TASK DATA START
`src/hdl/pft_pkg.sv`:
```
// pft_pkg: shared types, widths and codes for the prefix filter table
// no dependencies; used by every module under hdl
package pft_pkg;

   localparam int TABLE_DEPTH = 64;
   localparam int CNT_W = $clog2(TABLE_DEPTH + 1);
   localparam int ADDR_W = 32;
   localparam int LEN_W = 6;
   localparam int IDX_W = 6;
   localparam int STATUS_W = 3;
   localparam int COUNT_OUT_W = 7;
   localparam int MODE_W = 2;
   localparam int REQ_DATA_W = 48;
   localparam int RSP_DATA_W = 80;
   localparam int MAX_LEN = 32;

   // item kinds
   localparam logic [MODE_W-1:0] MODE_ADD = 2'd0;
   localparam logic [MODE_W-1:0] MODE_CHECK = 2'd1;
   localparam logic [MODE_W-1:0] MODE_CLEAR = 2'd2;
   localparam logic [MODE_W-1:0] MODE_READ = 2'd3;

   // result status codes
   localparam logic [STATUS_W-1:0] STATUS_OK = 3'd0;
   localparam logic [STATUS_W-1:0] STATUS_BAD_PREFIX = 3'd1;
   localparam logic [STATUS_W-1:0] STATUS_COVERS = 3'd2;
   localparam logic [STATUS_W-1:0] STATUS_FULL = 3'd3;
   localparam logic [STATUS_W-1:0] STATUS_BAD_INDEX = 3'd4;

   // one table entry as held by a cell
   typedef struct packed {
      logic              valid;
      logic              allow;
      logic [ADDR_W-1:0] prefix;
      logic [ADDR_W-1:0] mask;
      logic [31:0]       hits;
      logic [ADDR_W-1:0] last_blocked;
   } entry_type;

   // per-cell update strobes
   typedef struct packed {
      logic shift;
      logic clear;
      logic hit;
   } cell_ctl_type;

   typedef struct packed {
      logic [2:0]        pad;
      logic [IDX_W-1:0]  entry_index;
      logic              allow_flag;
      logic [LEN_W-1:0]  prefix_len;
      logic [ADDR_W-1:0] address;
   } req_data_type;

   typedef struct packed {
      logic [3:0]             pad;
      logic [COUNT_OUT_W-1:0] entry_count;
      logic [ADDR_W-1:0]      last_blocked_address;
      logic [31:0]            hit_count;
      logic                   matched;
      logic                   blocked;
      logic [STATUS_W-1:0]    status;
   } rsp_data_type;

endpackage

```
`src/hdl/pft_pick.sv`:
```
// pft_pick: isolates the lowest set match bit (first match in table order)
// depends on pft_pkg
module pft_pick (
   input  logic [pft_pkg::TABLE_DEPTH-1:0] match_vec,
   output logic [pft_pkg::TABLE_DEPTH-1:0] first_vec
);

   // two's complement trick: m & -m keeps only the lowest one
   assign first_vec = match_vec & (~match_vec + pft_pkg::TABLE_DEPTH'(1));

endmodule

```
TASK DATA END
# ABOUT THIS EXERCISE:
Your response must contain the complete listing, copied without deviation.

# ANSWER TO THIS PROBLEM:
`src/hdl/pft_pkg.sv`:
```
// pft_pkg: shared types, widths and codes for the prefix filter table
// no dependencies; used by every module under hdl
package pft_pkg;

   localparam int TABLE_DEPTH = 64;
   localparam int CNT_W = $clog2(TABLE_DEPTH + 1);
   localparam int ADDR_W = 32;
   localparam int LEN_W = 6;
   localparam int IDX_W = 6;
   localparam int STATUS_W = 3;
   localparam int COUNT_OUT_W = 7;
   localparam int MODE_W = 2;
   localparam int REQ_DATA_W = 48;
   localparam int RSP_DATA_W = 80;
   localparam int MAX_LEN = 32;

   // item kinds
   localparam logic [MODE_W-1:0] MODE_ADD = 2'd0;
   localparam logic [MODE_W-1:0] MODE_CHECK = 2'd1;
   localparam logic [MODE_W-1:0] MODE_CLEAR = 2'd2;
   localparam logic [MODE_W-1:0] MODE_READ = 2'd3;

   // result status codes
   localparam logic [STATUS_W-1:0] STATUS_OK = 3'd0;
   localparam logic [STATUS_W-1:0] STATUS_BAD_PREFIX = 3'd1;
   localparam logic [STATUS_W-1:0] STATUS_COVERS = 3'd2;
   localparam logic [STATUS_W-1:0] STATUS_FULL = 3'd3;
   localparam logic [STATUS_W-1:0] STATUS_BAD_INDEX = 3'd4;

   // one table entry as held by a cell
   typedef struct packed {
      logic              valid;
      logic              allow;
      logic [ADDR_W-1:0] prefix;
      logic [ADDR_W-1:0] mask;
      logic [31:0]       hits;
      logic [ADDR_W-1:0] last_blocked;
   } entry_type;

   // per-cell update strobes
   typedef struct packed {
      logic shift;
      logic clear;
      logic hit;
   } cell_ctl_type;

   typedef struct packed {
      logic [2:0]        pad;
      logic [IDX_W-1:0]  entry_index;
      logic              allow_flag;
      logic [LEN_W-1:0]  prefix_len;
      logic [ADDR_W-1:0] address;
   } req_data_type;

   typedef struct packed {
      logic [3:0]             pad;
      logic [COUNT_OUT_W-1:0] entry_count;
      logic [ADDR_W-1:0]      last_blocked_address;
      logic [31:0]            hit_count;
      logic                   matched;
      logic                   blocked;
      logic [STATUS_W-1:0]    status;
   } rsp_data_type;

endpackage

```
`src/hdl/pft_pick.sv`:
```
// pft_pick: isolates the lowest set match bit (first match in table order)
// depends on pft_pkg
module pft_pick (
   input  logic [pft_pkg::TABLE_DEPTH-1:0] match_vec,
   output logic [pft_pkg::TABLE_DEPTH-1:0] first_vec
);

   // two's complement trick: m & -m keeps only the lowest one
   assign first_vec = match_vec & (~match_vec + pft_pkg::TABLE_DEPTH'(1));

endmodule

```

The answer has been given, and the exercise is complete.